Qqualls, who died from suspected cancer-related complications on July 27 at the age of 13, served TSA for more than 8 1/2 years and came from a very rare family lineage.
The black Labrador retriever was named in honor of fallen Marine Lance Cpl. Louis W. Qualls, who was killed during the Iraq War in November 2004. Qqualls was bred through TSA’s former puppy program at Lackland Air Force Base in San Antonio. His litter was the first third-generation bomb dog litter. Qqualls’ bloodlines included a rich background of TSA canines and Australian airport police bomb dogs. His grandmother was bred from Australian Customs dogs, his parents were TSA canines, and all nine puppies in his litter served in TSA and other agencies across our nation.

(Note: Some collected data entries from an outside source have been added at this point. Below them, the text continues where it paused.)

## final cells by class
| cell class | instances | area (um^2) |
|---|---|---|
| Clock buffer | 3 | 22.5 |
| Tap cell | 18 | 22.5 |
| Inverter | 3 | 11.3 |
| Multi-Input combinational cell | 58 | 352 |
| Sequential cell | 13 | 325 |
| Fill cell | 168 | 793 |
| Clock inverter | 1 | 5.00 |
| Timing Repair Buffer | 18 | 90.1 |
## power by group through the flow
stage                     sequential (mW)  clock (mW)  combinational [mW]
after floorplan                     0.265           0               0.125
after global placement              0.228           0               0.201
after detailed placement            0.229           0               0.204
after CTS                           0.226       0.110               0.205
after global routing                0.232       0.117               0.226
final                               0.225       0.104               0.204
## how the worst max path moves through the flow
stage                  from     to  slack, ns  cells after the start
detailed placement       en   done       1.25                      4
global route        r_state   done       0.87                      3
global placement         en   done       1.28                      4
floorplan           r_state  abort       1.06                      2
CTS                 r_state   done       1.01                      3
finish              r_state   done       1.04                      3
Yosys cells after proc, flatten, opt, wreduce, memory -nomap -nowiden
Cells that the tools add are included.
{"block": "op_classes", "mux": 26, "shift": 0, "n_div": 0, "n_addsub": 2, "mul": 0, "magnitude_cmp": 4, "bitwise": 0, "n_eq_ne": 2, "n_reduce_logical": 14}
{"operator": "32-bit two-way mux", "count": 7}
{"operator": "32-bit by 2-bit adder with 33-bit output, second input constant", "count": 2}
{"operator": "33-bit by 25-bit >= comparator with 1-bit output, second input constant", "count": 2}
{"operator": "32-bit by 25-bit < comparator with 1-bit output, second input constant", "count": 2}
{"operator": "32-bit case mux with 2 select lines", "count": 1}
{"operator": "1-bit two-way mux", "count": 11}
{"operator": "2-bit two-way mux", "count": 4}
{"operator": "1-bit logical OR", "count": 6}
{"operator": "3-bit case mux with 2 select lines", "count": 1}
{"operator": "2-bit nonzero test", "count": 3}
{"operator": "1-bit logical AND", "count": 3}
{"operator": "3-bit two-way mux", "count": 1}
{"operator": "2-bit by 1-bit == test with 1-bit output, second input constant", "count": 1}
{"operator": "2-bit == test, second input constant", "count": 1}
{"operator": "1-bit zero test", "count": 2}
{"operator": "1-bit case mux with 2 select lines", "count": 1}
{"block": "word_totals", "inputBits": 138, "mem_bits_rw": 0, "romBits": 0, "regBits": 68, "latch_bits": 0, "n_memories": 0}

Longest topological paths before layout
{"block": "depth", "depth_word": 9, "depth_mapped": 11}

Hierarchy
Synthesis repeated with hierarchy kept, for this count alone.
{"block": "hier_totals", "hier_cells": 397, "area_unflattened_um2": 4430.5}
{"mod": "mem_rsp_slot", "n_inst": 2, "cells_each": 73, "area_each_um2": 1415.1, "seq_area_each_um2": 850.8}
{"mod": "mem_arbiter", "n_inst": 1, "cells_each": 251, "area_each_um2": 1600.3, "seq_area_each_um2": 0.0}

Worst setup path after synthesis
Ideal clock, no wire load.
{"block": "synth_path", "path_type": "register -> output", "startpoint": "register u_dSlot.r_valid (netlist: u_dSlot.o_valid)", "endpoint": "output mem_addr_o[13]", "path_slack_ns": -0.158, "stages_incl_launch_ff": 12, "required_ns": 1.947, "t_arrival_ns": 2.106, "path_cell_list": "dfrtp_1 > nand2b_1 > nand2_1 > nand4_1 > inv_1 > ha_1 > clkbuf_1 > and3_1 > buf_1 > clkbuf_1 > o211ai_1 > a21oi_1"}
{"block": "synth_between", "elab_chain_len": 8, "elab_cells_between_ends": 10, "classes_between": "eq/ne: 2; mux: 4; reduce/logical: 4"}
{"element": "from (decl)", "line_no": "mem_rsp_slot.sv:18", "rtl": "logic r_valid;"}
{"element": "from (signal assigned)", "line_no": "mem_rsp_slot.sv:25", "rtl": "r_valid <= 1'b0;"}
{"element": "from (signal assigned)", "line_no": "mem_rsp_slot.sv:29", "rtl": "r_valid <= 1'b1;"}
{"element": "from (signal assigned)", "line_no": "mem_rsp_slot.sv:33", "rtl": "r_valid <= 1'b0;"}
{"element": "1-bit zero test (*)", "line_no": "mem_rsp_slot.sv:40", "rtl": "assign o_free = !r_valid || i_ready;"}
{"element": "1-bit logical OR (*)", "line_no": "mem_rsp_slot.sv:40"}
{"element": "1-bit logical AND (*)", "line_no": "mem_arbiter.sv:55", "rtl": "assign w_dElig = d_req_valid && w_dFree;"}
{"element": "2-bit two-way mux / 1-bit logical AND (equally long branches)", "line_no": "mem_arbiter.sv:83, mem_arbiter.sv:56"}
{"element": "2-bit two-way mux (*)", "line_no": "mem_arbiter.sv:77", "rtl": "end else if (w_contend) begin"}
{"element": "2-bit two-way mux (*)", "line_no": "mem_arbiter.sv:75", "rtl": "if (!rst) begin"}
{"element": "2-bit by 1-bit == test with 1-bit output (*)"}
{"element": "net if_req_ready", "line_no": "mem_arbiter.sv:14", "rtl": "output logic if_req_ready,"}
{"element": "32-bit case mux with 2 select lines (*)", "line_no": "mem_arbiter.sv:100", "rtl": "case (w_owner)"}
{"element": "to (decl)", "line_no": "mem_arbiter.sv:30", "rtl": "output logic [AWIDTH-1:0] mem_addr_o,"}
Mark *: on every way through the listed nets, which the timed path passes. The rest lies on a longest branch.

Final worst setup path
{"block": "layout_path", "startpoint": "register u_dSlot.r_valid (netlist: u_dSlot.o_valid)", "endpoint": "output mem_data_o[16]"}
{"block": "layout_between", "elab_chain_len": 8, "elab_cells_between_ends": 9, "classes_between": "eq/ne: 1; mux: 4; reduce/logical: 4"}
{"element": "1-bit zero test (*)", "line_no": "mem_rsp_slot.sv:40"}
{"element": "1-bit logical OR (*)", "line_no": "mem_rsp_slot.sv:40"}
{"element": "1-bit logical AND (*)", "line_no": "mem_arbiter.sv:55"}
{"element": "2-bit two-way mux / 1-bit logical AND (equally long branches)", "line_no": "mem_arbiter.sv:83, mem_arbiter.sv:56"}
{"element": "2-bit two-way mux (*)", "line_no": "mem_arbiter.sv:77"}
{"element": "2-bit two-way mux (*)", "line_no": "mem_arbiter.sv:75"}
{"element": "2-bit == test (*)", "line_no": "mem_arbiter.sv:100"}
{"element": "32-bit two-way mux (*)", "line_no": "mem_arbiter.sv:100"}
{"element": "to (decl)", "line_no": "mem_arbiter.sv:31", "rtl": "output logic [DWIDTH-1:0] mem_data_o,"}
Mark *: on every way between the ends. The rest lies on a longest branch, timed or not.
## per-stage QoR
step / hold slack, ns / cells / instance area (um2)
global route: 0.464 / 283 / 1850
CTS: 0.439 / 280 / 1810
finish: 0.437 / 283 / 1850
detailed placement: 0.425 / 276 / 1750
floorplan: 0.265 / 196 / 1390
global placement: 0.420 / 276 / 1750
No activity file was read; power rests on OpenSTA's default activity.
### config.mk
export PLATFORM = sky130hd
export DESIGN_NAME = reality_receiver_flat
export DESIGN_NICKNAME = d
export VERILOG_FILES = /design/src/rtl/spektre_pkg.sv /design/src/rtl/reality_receiver_if.sv /design/src/rtl/reality_fifo.sv /design/src/rtl/reality_receiver.sv /design/src/flat_wrapper.sv
export SDC_FILE = /design/constraint.sdc
export NUM_CORES = 1
export LEC_CHECK = 0
export ABC_AREA = 0
export CORE_MARGIN = 3
export CORE_UTILIZATION = 59
export CTS_CLUSTER_DIAMETER = 150
export CTS_CLUSTER_SIZE = 20
export DETAILED_ROUTE_END_ITERATION = 10
export GPL_TIMING_DRIVEN = 1
export PLACE_DENSITY = 0.86
export SYNTH_ARGS = -nofsm -noshare
export SYNTH_HDL_FRONTEND = slang
export SYNTH_HIERARCHICAL = 1
export SYNTH_SLANG_ARGS = --single-unit
### constraint.sdc
create_clock -name clk -period 9.89 [get_ports clk]
set_input_delay 1.978 -clock clk [delete_from_list [all_inputs] [get_ports clk]]
set_output_delay 1.978 -clock clk [all_outputs]
set_load 0.03 [all_outputs]
**config.mk**
```make
export PLATFORM = sky130hd
export DESIGN_NAME = det_event_monitor
export DESIGN_NICKNAME = d
export VERILOG_FILES = /design/src/rtl/det_event_monitor.sv
export SDC_FILE = /design/constraint.sdc
export NUM_CORES = 1
export LEC_CHECK = 0
export ABC_CLOCK_PERIOD_IN_PS = 6200
export BUFFER_PORTS_ARGS = -buffer_cell sky130_fd_sc_hd__buf_4
export CORE_ASPECT_RATIO = 1.4
export CORE_MARGIN = 2
export CORE_UTILIZATION = 65
export CTS_BUF_LIST = sky130_fd_sc_hd__clkbuf_8
export DETAILED_ROUTE_END_ITERATION = 8
export GPL_TIMING_DRIVEN = 0
export HOLD_SLACK_MARGIN = 0.08
export PLACE_DENSITY_LB_ADDON = 0.05
export SLEW_MARGIN = 20
export SYNTH_ARGS = -nofsm -noshare
export SYNTH_HDL_FRONTEND = slang
export SYNTH_SLANG_ARGS = --single-unit
```
**constraint.sdc**
```tcl
create_clock -name clk -period 6.2 [get_ports clk]
set_clock_uncertainty 0.05 [all_clocks]
set_input_delay 0.62 -clock clk [delete_from_list [all_inputs] [get_ports clk]]
set_output_delay 0.62 -clock clk [all_outputs]
set_load 0.005 [all_outputs]
```
**src/rtl/poly_voice_alloc_pkg.sv**
```systemverilog
// poly_voice_alloc_pkg: shared MIDI widths, voice limits, allocation action type and index width helper
package poly_voice_alloc_pkg;
  localparam int NOTE_DW = 7;
  localparam int VEL_DW = 7;
  localparam int MAX_VOICES = 16;
  typedef enum logic [1:0] {ACT_NONE, ACT_RETRIG, ACT_FREE, ACT_STEAL} act_e;
  function automatic int idx_w(input int n);
    return (n <= 2) ? 1 : $clog2(n);
  endfunction
endpackage

```
**src/rtl/poly_voice_alloc_if.sv**
```systemverilog
// poly_voice_alloc_if: note strobe inputs and per-voice outputs of the voice allocator
interface poly_voice_alloc_if
  import poly_voice_alloc_pkg::*;
#(parameter int VOICES = 4, parameter int NOTE_W = NOTE_DW);
  logic note_on;
  logic note_off;
  logic sustain;
  logic [NOTE_W-1:0] note;
  logic [NOTE_W-1:0] velocity;
  logic [VOICES-1:0] gate;
  logic [VOICES-1:0] trig;
  logic [VOICES*NOTE_W-1:0] voice_note;
  logic [VOICES*NOTE_W-1:0] voice_vel;
  logic steal;
  logic all_busy;
  modport master(output note_on, note_off, sustain, note, velocity,
                 input gate, trig, voice_note, voice_vel, steal, all_busy);
  modport slave(input note_on, note_off, sustain, note, velocity,
                output gate, trig, voice_note, voice_vel, steal, all_busy);
endinterface

```
**src/rtl/poly_voice_alloc_voice_pick.sv**
```systemverilog
// poly_voice_alloc_voice_pick: arg-max of ages over a voice mask, lowest index wins ties
module poly_voice_alloc_voice_pick #(
  parameter int N = 4,
  parameter int AW = 8,
  parameter int IW = 2
) (
  input  logic [N-1:0][AW-1:0] age_i,
  input  logic [N-1:0]         mask_i,
  output logic [IW-1:0]        idx_o,
  output logic                 valid_o
);
  logic [AW-1:0] best;
  logic [IW-1:0] idx;
  logic found;
  always_comb begin
    best = '0;
    idx = '0;
    found = 1'b0;
    for (int i = 0; i < N; i++) begin
      if (mask_i[i] && (!found || age_i[i] > best)) begin
        best = age_i[i];
        idx = IW'(i);
        found = 1'b1;
      end
    end
  end
  assign idx_o = idx;
  assign valid_o = found;
endmodule

```
**src/rtl/poly_voice_alloc.sv**
```systemverilog
// poly_voice_alloc: N-voice MIDI note allocator with oldest-voice stealing.
// Optional sustain pedal support when SUSTAIN_PEDAL_EN is defined.
module poly_voice_alloc
  import poly_voice_alloc_pkg::*;
#(
  parameter int VOICES = 4,
  parameter int NOTE_W = NOTE_DW,
  parameter int AGE_W = 8
) (
  input logic clk,
  input logic rst_n,
  poly_voice_alloc_if.slave bus
);
  localparam int IW = idx_w(VOICES);
  localparam logic [AGE_W-1:0] AGE_MAX = '1;
  logic [VOICES-1:0] gate_q, gate_d, trig_q, trig_d, match, gate1, hit;
  logic [VOICES-1:0][NOTE_W-1:0] note_q, note_d, vel_q, vel_d;
  logic [VOICES-1:0][AGE_W-1:0] age_q, age_d;
  logic steal_q, steal_d, busy_q, off, on, free_v, act_v;
  logic [IW-1:0] free_idx, act_idx, hit_idx, sel;
  act_e act;
`ifdef SUSTAIN_PEDAL_EN
  logic [VOICES-1:0] sus_q, sus_d, sus1;
  logic sus_prev_q, rel;
`else
  logic unused_sustain;
  assign unused_sustain = bus.sustain;
`endif
  poly_voice_alloc_voice_pick #(.N(VOICES), .AW(AGE_W), .IW(IW)) u_pick_free (
    .age_i(age_q), .mask_i(~gate1), .idx_o(free_idx), .valid_o(free_v)
  );
  poly_voice_alloc_voice_pick #(.N(VOICES), .AW(AGE_W), .IW(IW)) u_pick_act (
    .age_i(age_q), .mask_i(gate1), .idx_o(act_idx), .valid_o(act_v)
  );
  // note_off is resolved first so a same-cycle note_on sees the released voices
  always_comb begin
    off = bus.note_off | (bus.note_on & ~|bus.velocity);
    on = bus.note_on & |bus.velocity;
    for (int i = 0; i < VOICES; i++) match[i] = gate_q[i] & (note_q[i] == bus.note);
`ifdef SUSTAIN_PEDAL_EN
    rel = sus_prev_q & ~bus.sustain;
    gate1 = gate_q & ~(rel ? sus_q : '0) & ~((off & ~bus.sustain) ? match : '0);
    sus1 = (rel ? '0 : sus_q) | ((off & bus.sustain) ? match : '0);
`else
    gate1 = gate_q & ~(off ? match : '0);
`endif
    for (int i = 0; i < VOICES; i++) hit[i] = gate1[i] & (note_q[i] == bus.note);
    hit_idx = '0;
    for (int i = VOICES - 1; i >= 0; i--) if (hit[i]) hit_idx = IW'(i);
    act = !on ? ACT_NONE : |hit ? ACT_RETRIG : free_v ? ACT_FREE : act_v ? ACT_STEAL : ACT_NONE;
    sel = (act == ACT_RETRIG) ? hit_idx : (act == ACT_FREE) ? free_idx : act_idx;
    gate_d = gate1;
    note_d = note_q;
    vel_d = vel_q;
    age_d = age_q;
    trig_d = '0;
`ifdef SUSTAIN_PEDAL_EN
    sus_d = sus1;
`endif
    if (act != ACT_NONE) begin
      for (int i = 0; i < VOICES; i++) age_d[i] = (age_q[i] == AGE_MAX) ? AGE_MAX : age_q[i] + 1'b1;
      age_d[sel] = '0;
      gate_d[sel] = 1'b1;
      note_d[sel] = bus.note;
      vel_d[sel] = bus.velocity;
      trig_d[sel] = 1'b1;
`ifdef SUSTAIN_PEDAL_EN
      sus_d[sel] = 1'b0;
`endif
    end
    steal_d = (act == ACT_STEAL);
  end
  always_ff @(posedge clk or negedge rst_n) begin
    if (!rst_n) begin
      gate_q <= '0;
      trig_q <= '0;
      note_q <= '0;
      vel_q <= '0;
      age_q <= {VOICES{AGE_MAX}};
      steal_q <= 1'b0;
      busy_q <= 1'b0;
`ifdef SUSTAIN_PEDAL_EN
      sus_q <= '0;
      sus_prev_q <= 1'b0;
`endif
    end else begin
      gate_q <= gate_d;
      trig_q <= trig_d;
      note_q <= note_d;
      vel_q <= vel_d;
      age_q <= age_d;
      steal_q <= steal_d;
      busy_q <= &gate_d;
`ifdef SUSTAIN_PEDAL_EN
      sus_q <= sus_d;
      sus_prev_q <= bus.sustain;
`endif
    end
  end
  assign bus.gate = gate_q;
  assign bus.trig = trig_q;
  assign bus.voice_note = note_q;
  assign bus.voice_vel = vel_q;
  assign bus.steal = steal_q;
  assign bus.all_busy = busy_q;
endmodule

```
**src/flat_wrapper.sv**
```systemverilog
// flat-port wrapper written by rule: the top's interface ports become plain ports
module poly_voice_alloc_flat import poly_voice_alloc_pkg::*;
#(
  parameter int VOICES = 4,
  parameter int NOTE_W = NOTE_DW,
  parameter int AGE_W = 8
)
  (clk, rst_n, bus_note_on, bus_note_off, bus_sustain, bus_note, bus_velocity, bus_gate, bus_trig, bus_voice_note, bus_voice_vel, bus_steal, bus_all_busy);
  poly_voice_alloc_if #(.VOICES(VOICES), .NOTE_W(NOTE_W)) bus_i ();
  input logic clk;
  input logic rst_n;
  input wire logic [$bits(bus_i.note_on)-1:0] bus_note_on;
  input wire logic [$bits(bus_i.note_off)-1:0] bus_note_off;
  input wire logic [$bits(bus_i.sustain)-1:0] bus_sustain;
  input wire logic [$bits(bus_i.note)-1:0] bus_note;
  input wire logic [$bits(bus_i.velocity)-1:0] bus_velocity;
  output wire logic [$bits(bus_i.gate)-1:0] bus_gate;
  output wire logic [$bits(bus_i.trig)-1:0] bus_trig;
  output wire logic [$bits(bus_i.voice_note)-1:0] bus_voice_note;
  output wire logic [$bits(bus_i.voice_vel)-1:0] bus_voice_vel;
  output wire logic [$bits(bus_i.steal)-1:0] bus_steal;
  output wire logic [$bits(bus_i.all_busy)-1:0] bus_all_busy;
  assign bus_i.note_on = bus_note_on;
  assign bus_i.note_off = bus_note_off;
  assign bus_i.sustain = bus_sustain;
  assign bus_i.note = bus_note;
  assign bus_i.velocity = bus_velocity;
  assign bus_gate = bus_i.gate;
  assign bus_trig = bus_i.trig;
  assign bus_voice_note = bus_i.voice_note;
  assign bus_voice_vel = bus_i.voice_vel;
  assign bus_steal = bus_i.steal;
  assign bus_all_busy = bus_i.all_busy;
  poly_voice_alloc #(.VOICES(VOICES), .NOTE_W(NOTE_W), .AGE_W(AGE_W)) u_core (.clk(clk), .rst_n(rst_n), .bus(bus_i));
endmodule
```
**config.mk**
```make
export PLATFORM = sky130hd
export DESIGN_NAME = poly_voice_alloc_flat
export DESIGN_NICKNAME = d
export VERILOG_FILES = /design/src/rtl/poly_voice_alloc_pkg.sv /design/src/rtl/poly_voice_alloc_if.sv /design/src/rtl/poly_voice_alloc_voice_pick.sv /design/src/rtl/poly_voice_alloc.sv /design/src/flat_wrapper.sv
export SDC_FILE = /design/constraint.sdc
export NUM_CORES = 1
export LEC_CHECK = 0
export CORE_MARGIN = 2
export CORE_UTILIZATION = 50
export CTS_CLUSTER_DIAMETER = 50
export DETAILED_ROUTE_END_ITERATION = 6
export PLACE_DENSITY = 0.71
export SLEW_MARGIN = 20
export SYNTH_ARGS = -nofsm -noshare
export SYNTH_HDL_FRONTEND = slang
export SYNTH_SLANG_ARGS = --single-unit
```
**constraint.sdc**
```tcl
create_clock -name clk -period 17.4 [get_ports clk]
set_clock_uncertainty 0.15 [all_clocks]
set_input_delay 1.74 -clock clk [delete_from_list [all_inputs] [get_ports clk]]
set_output_delay 1.74 -clock clk [all_outputs]
set_load 0.03 [all_outputs]
```
==> run metrics <==
root buf cell=clkbuf_16; Initial DRT Pass Iterations=5; maxcap violations=0; core area=roughly 13000 um2; top post-synthesis cells by count=a21oi_1, dfrtp_1, ha_1; vias=around 5300; input/output buffers=83; RD Place Congestion=approximately 0.87; H-tree levels=3; post-route ant nets=0; nets=around 800; Resized cells post-CTS=0; Synth Net Count=721; most instantiated library cell after synthesis=a21oi_1; postcts setup bufs=0; fin. max-slew vios=0; DR vias/cell=5.96; RSZ-0062 raised after global routing=false; Crit Path Max Fanout=21; top cell type by total area after synthesis=dfrtp_1; die area=14100 um2; reg-to-reg slack, setup=between 8000 and 9000 ps; Syn-to-layout area delta=18.8%; Die H=119 um; CTS tree=built; EDFF count, synth=0; vias in the first global route=5312; CP max stage delay=~1000 ps; hold buffer count at cts=0; #FFs+latches synth=98; worst min-delay path class=reg -> reg; yosys warns=0; Seq/Total Area, Yosys=a little under two fifths; post-DP HPWL=between 10000 and 15000 um; endpoint class of the critical path=register; Final period util=between 50 and 60%; type of origin of the critical path=input port; # diodes=0; status=complete, no violations; fmax=96.1 MHz; Top FF cell, synth=dfrtp_1; area of the mapped netlist=around 6600 um2; Yosys cell types=70; Routed WL=16400 um; Iteration-0 DRC Markers=between 300 and 400; asr flop ratio synth=100%; Routed WL per cell=18.4 um; CTS Buf Count=9; Initial Util=roughly half; Worst Path Required=17490 ps; total grt overflow=0; fin crit period=around 10000 ps; post-synth top area share=roughly a quarter; share of layout cells above drive strength 1=18.6%; clock sink count=98; slowest CP cell=o31ai_2; drc violations=0; critical path class=in -> reg; Mapped Cells=650; Fin. Hold Viols=0; All-Layer GR Usage=roughly 24%; IO Pins=85; Synth Area per Inst=10.1 um2; Max-slew headroom=between 20 and 30%; clock edge transition at the registers on the reported setup and hold paths=70 ps; initial antenna violation count=0; setup TNS=0 ps; clk_lat worst skew=between 300 and 400 ps; ranking of synthesized cells by area=dfrtp_1, dfstp_2, ha_1, mux2_2, a21oi_1; Clock Tree Buf Depth=2; Worst Tran Pin Value=~1100 ps; largest net degree at the start of global routing=62; first-pass GRT wire length=approximately 27000 um; CP arrival=between 10000 and 15000 ps; Rows=41; Die X=around 120 um; final setup vio count=0
[layer usage]
layer,GRT usage (%),vias up,part of all wire [%]
met5,0,-,0
met1,30.3,2608,43
met4,8.18,0,2.0
met2,40.1,127,49
li1,-,2569,-
met3,6.47,22,6.2
[stage by stage]
step	utilization [%]	hold WS [ps]	setup WS, ps	instance area [um2]	std cells
3_3_place_gp	59.1	320	6940	7520	878
5_1_grt	61.4	359	6460	7810	894
4_1_cts	61.4	348	7050	7810	894
6_report	61.4	346	6990	7810	894
2_1_floorplan	-	311	8840	6580	650
3_5_place_dp	59.1	333	6680	7520	878
[worst max-delay path: cells and delay by family]
family / cells / cell delay, ps
compound gates: 17 / 4150
simple gates: 8 / 2660
fa+ha+maj: 3 / 960
buf+inv: 1 / 520
mux: 1 / 430
[cell type report]
cell class	instances	area (um2)
inverters	17	63.8
clock inverters	6	56.3
fillers	1082	4910
flip-flops and latches	98	2490
clock buffers	10	239
multi-input cells	503	3880
repair buffers	88	866
well taps	172	215
[cell usage in the layout (no fill, tap or decap), drive strengths merged, types with 4 or more instances in the layout]
cell type      synthesis  final
a22o                   5      5
and3                   8      8
o31ai                  9      9
a31oi                  6      6
nand2                 52     52
mux2                  65     65
o22a                   5      5
o21a                   4      4
clkbuf                18     10
inv                   17     21
o21ai                 30     30
o22ai                  8      8
clkdlybuf4s50          0     82
a21o                   7      7
nand3                 20     20
dfrtp                 66     66
a221o                  4      4
nand4                 23     23
xnor2                 28     28
o211ai                 4      4
ha                    52     52
buf                   14      6
dfstp                 32     32
nor3                  13     13
a21oi                 70     70
a32o                   4      4
nor2                  36     36
a41oi                  6      6
nor2b                  7      7
[registers in the layout (all words and copies together) (netlist names)]
register               count
u_core.bus.voice_note     28
u_core.bus.steal           1
u_core.bus.all_busy        1
u_core.age_q              32
u_core.bus.trig            4
u_core.bus.gate            4
u_core.bus.voice_vel      28
[logic make-up (layout without fill, tap and decap cells)]
kind of cell               after synthesis  in the layout  share of synthesized area (%)
AOI/OAI and AO/OA                      183            183                           19.6
xor gates and xnor gates                28             28                           3.73
adders and majority gates               52             52                           9.90
buffers and inverters                   49            121                           3.31
DFF                                     98             98                           37.9
muxes                                   65             65                           11.6
and+or+nand+nor                        175            175                           13.9
[final timing paths]
kind,from,to,cells past startpoint
worst min register to register,u_core.age_q[25]$_DFFE_PN1N_,u_core.age_q[25]$_DFFE_PN1N_,2
worst min-delay path,u_core.age_q[25]$_DFFE_PN1N_,u_core.age_q[25]$_DFFE_PN1N_,2
worst max register to register,u_core.bus.voice_note[6]$_DFFE_PN0P_,u_core.bus.voice_vel[13]$_DFFE_PN0P_,29
worst max-delay path,bus_velocity[2],u_core.bus.voice_vel[13]$_DFFE_PN0P_,30
min in group asynchronous,rst_n,u_core.bus.voice_vel[24]$_DFFE_PN0P_,1
max in group asynchronous,rst_n,u_core.bus.voice_vel[13]$_DFFE_PN0P_,2
Power is left out: the tool's default activity adds up to more than one toggle a clock period on the data nets, which glitch-free logic cannot reach.
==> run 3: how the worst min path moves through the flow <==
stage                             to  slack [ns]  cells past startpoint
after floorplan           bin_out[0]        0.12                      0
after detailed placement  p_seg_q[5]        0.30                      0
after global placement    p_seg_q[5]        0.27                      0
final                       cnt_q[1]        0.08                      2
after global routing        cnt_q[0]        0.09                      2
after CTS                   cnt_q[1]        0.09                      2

Wyatt Rhoden was proud to call Qqualls his partner, friend and family member. Rhoden and Qqualls joined forces at TSA in January 2011, and right away in basic canine training, Rhoden knew Qqualls was special.
“Qqualls and I graduated at the top of the class and were awarded the ‘Top Dog’ in canine school,” Rhoden recalled. “Qqualls was all about work at the airport. He had a high drive to hunt, and we engaged in a fun game of tug-of-war when he found what he was looking for.”
Rhoden, like Lance Cpl. Qualls, is an Iraq War veteran and was proud to carry the Qualls name through his canine partner.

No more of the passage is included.